As straightforward as it may seem, proving negligence and negligence per se should be left to seasoned car wreck lawyers in Las Vegas, NV, such as the lawyers at Eric Roy Law Firm. You may call us at 702-423-3333 or fill out our online contact form.
What Are Damages?
Damages are divided into three categories: compensatory, punitive, and nominal damages. Each serves a separate purpose. Compensatory damages serve to make you whole again and compensate you for the losses you sustained. Punitive damages serve to punish the defendant’s reckless, wanton behavior to deter her or him from ever committing this act again. But be aware that a court will only award you punitive damages if you’re at first awarded compensatory or nominal damages.
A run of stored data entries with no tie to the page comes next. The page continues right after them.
--- src/hdl/esc_pkg.sv ---
package esc_pkg;

    // Floor count and widths follow the fixed field widths of the ports.
    localparam int NUM_FLOORS  = 4;
    localparam int FLOOR_W     = 2;
    localparam int MASK_W      = NUM_FLOORS;
    localparam int CHAR_W      = 8;
    localparam int TICK_W      = 8;
    localparam int TELE_W      = 6;
    localparam int CFG_IDX_W   = 2;
    localparam int CFG_DATA_W  = 8;

    localparam logic [CHAR_W-1:0] CHAR_ZERO = 8'h30;
    localparam logic [CHAR_W-1:0] CHAR_TOP  = 8'h33;

    localparam logic [TICK_W-1:0] DOOR_TICKS_RST  = 8'd200;
    localparam logic [TICK_W-1:0] REV_TICKS_RST   = 8'd50;
    localparam logic [TELE_W-1:0] TELE_PERIOD_RST = 6'd30;

    localparam logic [CFG_IDX_W-1:0] CFG_DOOR_TICKS  = 2'd0;
    localparam logic [CFG_IDX_W-1:0] CFG_REV_TICKS   = 2'd1;
    localparam logic [CFG_IDX_W-1:0] CFG_TELE_PERIOD = 2'd2;

    typedef logic [MASK_W-1:0]  mask_t;
    typedef logic [FLOOR_W-1:0] floor_t;

    typedef enum logic [2:0] {
        ST_IDLE = 3'd0,
        ST_RISE = 3'd1,
        ST_FALL = 3'd2,
        ST_DOOR = 3'd3,
        ST_REV  = 3'd4
    } fsm_state_t;

    typedef enum logic [1:0] {
        MOT_STOP = 2'd0,
        MOT_UP   = 2'd1,
        MOT_DOWN = 2'd2
    } motor_t;

    typedef struct packed {
        logic [TICK_W-1:0] door_ticks;
        logic [TICK_W-1:0] rev_ticks;
        logic [TELE_W-1:0] tele_period;
    } esc_cfg_t;

    typedef struct packed {
        fsm_state_t        fsm;
        mask_t             up;
        mask_t             down;
        logic [TICK_W-1:0] wait_cnt;
        logic [TELE_W-1:0] tele_cnt;
        motor_t            motor;
        floor_t            target;
        mask_t             merged;
    } esc_state_t;

    typedef struct packed {
        motor_t     motor;
        fsm_state_t fsm;
        mask_t      up;
        mask_t      down;
        mask_t      merged;
        floor_t     target;
        logic       strobe;
    } esc_result_t;

endpackage

--- src/hdl/esc_step.sv ---
module esc_step
    import esc_pkg::*;
(
    input  esc_state_t            cur,
    input  esc_cfg_t              cfg,
    input  logic                  request_valid,
    input  logic [CHAR_W-1:0]     origin_char,
    input  logic [CHAR_W-1:0]     dest_char,
    input  floor_t                current_floor,
    output esc_state_t            nxt,
    output esc_result_t           res
);

    floor_t             org;
    floor_t             dst;
    logic               req_ok;
    mask_t              up_req;
    mask_t              down_req;
    mask_t              bit_f;
    mask_t              above_m;
    mask_t              below_m;
    mask_t              any_req;
    logic               call_above;
    logic               call_below;
    logic [TELE_W-1:0]  tele_inc;
    logic [TICK_W-1:0]  wait_inc;

    // Request decode: both digits must be '0'..'3'.
    always_comb
    begin
        req_ok   = request_valid
                   && (origin_char inside {[CHAR_ZERO:CHAR_TOP]})
                   && (dest_char inside {[CHAR_ZERO:CHAR_TOP]});
        org      = FLOOR_W'(origin_char - CHAR_ZERO);
        dst      = FLOOR_W'(dest_char - CHAR_ZERO);
        up_req   = cur.up;
        down_req = cur.down;
        if (req_ok && (org < dst))
        begin
            up_req = cur.up | (mask_t'(1) << org) | (mask_t'(1) << dst);
        end
        else if (req_ok && (org > dst))
        begin
            down_req = cur.down | (mask_t'(1) << org) | (mask_t'(1) << dst);
        end
    end

    assign bit_f      = mask_t'(1) << current_floor;
    assign above_m    = ~((mask_t'(2) << current_floor) - mask_t'(1));
    assign below_m    = bit_f - mask_t'(1);
    assign any_req    = up_req | down_req;
    assign call_above = |(any_req & above_m);
    assign call_below = |(any_req & below_m);
    assign wait_inc   = cur.wait_cnt + TICK_W'(1);
    assign tele_inc   = cur.tele_cnt + TELE_W'(1);

    // Controller: next state, masks, wait timer and motor, then telemetry.
    always_comb
    begin
        nxt.fsm      = cur.fsm;
        nxt.up       = up_req;
        nxt.down     = down_req;
        nxt.wait_cnt = cur.wait_cnt;
        nxt.motor    = cur.motor;
        nxt.target   = req_ok ? dst : cur.target;
        case (cur.fsm)
            ST_RISE:
            begin
                if (((up_req & bit_f) != '0)
                    || (!call_above && ((down_req & bit_f) != '0)))
                begin
                    nxt.up       = up_req & ~bit_f;
                    nxt.down     = down_req & ~bit_f;
                    nxt.motor    = MOT_STOP;
                    nxt.fsm      = ST_DOOR;
                    nxt.wait_cnt = '0;
                end
                else if (!call_above)
                begin
                    nxt.motor = MOT_STOP;
                    nxt.fsm   = ST_IDLE;
                end
            end
            ST_FALL:
            begin
                if (((down_req & bit_f) != '0)
                    || (!call_below && ((up_req & bit_f) != '0)))
                begin
                    nxt.up       = up_req & ~bit_f;
                    nxt.down     = down_req & ~bit_f;
                    nxt.motor    = MOT_STOP;
                    nxt.fsm      = ST_DOOR;
                    nxt.wait_cnt = '0;
                end
                else if (!call_below)
                begin
                    nxt.motor = MOT_STOP;
                    nxt.fsm   = ST_IDLE;
                end
            end
            ST_DOOR:
            begin
                nxt.wait_cnt = wait_inc;
                if (wait_inc >= cfg.door_ticks)
                begin
                    nxt.fsm      = ST_REV;
                    nxt.wait_cnt = '0;
                end
            end
            ST_REV:
            begin
                nxt.wait_cnt = wait_inc;
                if (wait_inc >= cfg.rev_ticks)
                begin
                    nxt.fsm = ST_IDLE;
                end
            end
            default:
            begin
                nxt.fsm = ST_IDLE;
                if ((any_req & bit_f) != '0)
                begin
                    nxt.up       = up_req & ~bit_f;
                    nxt.down     = down_req & ~bit_f;
                    nxt.fsm      = ST_DOOR;
                    nxt.wait_cnt = '0;
                end
                else if (call_above)
                begin
                    nxt.motor = MOT_UP;
                    nxt.fsm   = ST_RISE;
                end
                else if (call_below)
                begin
                    nxt.motor = MOT_DOWN;
                    nxt.fsm   = ST_FALL;
                end
                else if (current_floor != '0)
                begin
                    // post a home call at the ground floor
                    nxt.down = down_req | mask_t'(1);
                end
            end
        endcase

        // Telemetry counter and merged mask snapshot.
        nxt.tele_cnt = tele_inc;
        nxt.merged   = cur.merged;
        if (tele_inc >= cfg.tele_period)
        begin
            nxt.tele_cnt = '0;
            nxt.merged   = nxt.up | nxt.down;
        end
    end

    // Result of this tick.
    always_comb
    begin
        res.motor  = nxt.motor;
        res.fsm    = nxt.fsm;
        res.up     = nxt.up;
        res.down   = nxt.down;
        res.merged = nxt.merged;
        res.target = nxt.target;
        res.strobe = (tele_inc >= cfg.tele_period);
    end

endmodule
Nominal damages serve to acknowledge that the defendant violated your rights, although you didn’t sustain any actual damages.
To be more specific, compensatory damages cover your economic and non-economic injuries. Economic injuries are what you can easily calculate, whereas your non-economic injuries are what you suffered emotionally and psychologically. Examples of economic compensatory damages are: hospital bills, ambulance transportation bill, lost wages from work, etc. Examples of non-economic are: pain and suffering and humiliation (should you become disfigured from the car wreck).
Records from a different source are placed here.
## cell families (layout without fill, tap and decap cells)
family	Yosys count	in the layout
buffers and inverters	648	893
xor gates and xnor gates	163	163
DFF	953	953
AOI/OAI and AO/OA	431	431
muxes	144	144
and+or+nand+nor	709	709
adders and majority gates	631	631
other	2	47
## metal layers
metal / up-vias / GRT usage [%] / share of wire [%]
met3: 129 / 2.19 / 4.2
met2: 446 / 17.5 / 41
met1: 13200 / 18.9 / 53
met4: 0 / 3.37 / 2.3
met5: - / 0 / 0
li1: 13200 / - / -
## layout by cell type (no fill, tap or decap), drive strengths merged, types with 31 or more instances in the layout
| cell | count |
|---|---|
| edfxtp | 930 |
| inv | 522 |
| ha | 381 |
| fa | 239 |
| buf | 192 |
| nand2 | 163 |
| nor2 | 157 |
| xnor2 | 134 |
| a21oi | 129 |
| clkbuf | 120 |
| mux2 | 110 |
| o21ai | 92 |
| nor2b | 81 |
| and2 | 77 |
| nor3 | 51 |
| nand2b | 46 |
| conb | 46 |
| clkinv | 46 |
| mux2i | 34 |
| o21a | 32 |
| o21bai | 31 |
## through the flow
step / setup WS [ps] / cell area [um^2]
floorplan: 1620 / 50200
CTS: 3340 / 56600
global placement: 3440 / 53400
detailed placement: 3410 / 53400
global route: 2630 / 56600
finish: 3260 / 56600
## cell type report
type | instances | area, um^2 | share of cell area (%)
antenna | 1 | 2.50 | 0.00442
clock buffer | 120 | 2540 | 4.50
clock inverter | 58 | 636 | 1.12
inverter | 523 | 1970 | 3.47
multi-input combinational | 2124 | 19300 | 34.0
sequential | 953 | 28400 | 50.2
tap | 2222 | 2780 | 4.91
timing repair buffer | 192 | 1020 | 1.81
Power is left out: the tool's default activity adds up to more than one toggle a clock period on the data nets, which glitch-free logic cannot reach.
Now, onto punitive damages. Punitive damages in Nevada have a cap, as in there is a stopping point at which a court will not award you anymore money for this damage type. If a personal injury court awards you less than $100,000 in compensatory damages then your punitive damage amount is capped at $300,000. If you’re awarded $100,000 or more, your punitive award amount is capped at three times whatever the compensatory amount is.
Finally, let’s discuss nominal damages. Your nominal damage amount is intentionally miniscule because it’s meant to reflect the fact that you didn’t suffer any harm. For example, suppose your car wreck only leaves your car with a slight ding that can be fixed for $250, and you weren’t injured, didn’t need a doctor, and didn’t have to miss work at all. Here, there’s no evidence, such as medical receipts, to suggest that a court should award you thousands. But suppose the at-fault driver dinged your car because the driver was drunk driving and speeding. In that case, you may feel that the at-fault driver should be taught a lesson because something far worse could’ve happened. In such a case, seeking nominal damages to open the door to punitive damages is a logical decision.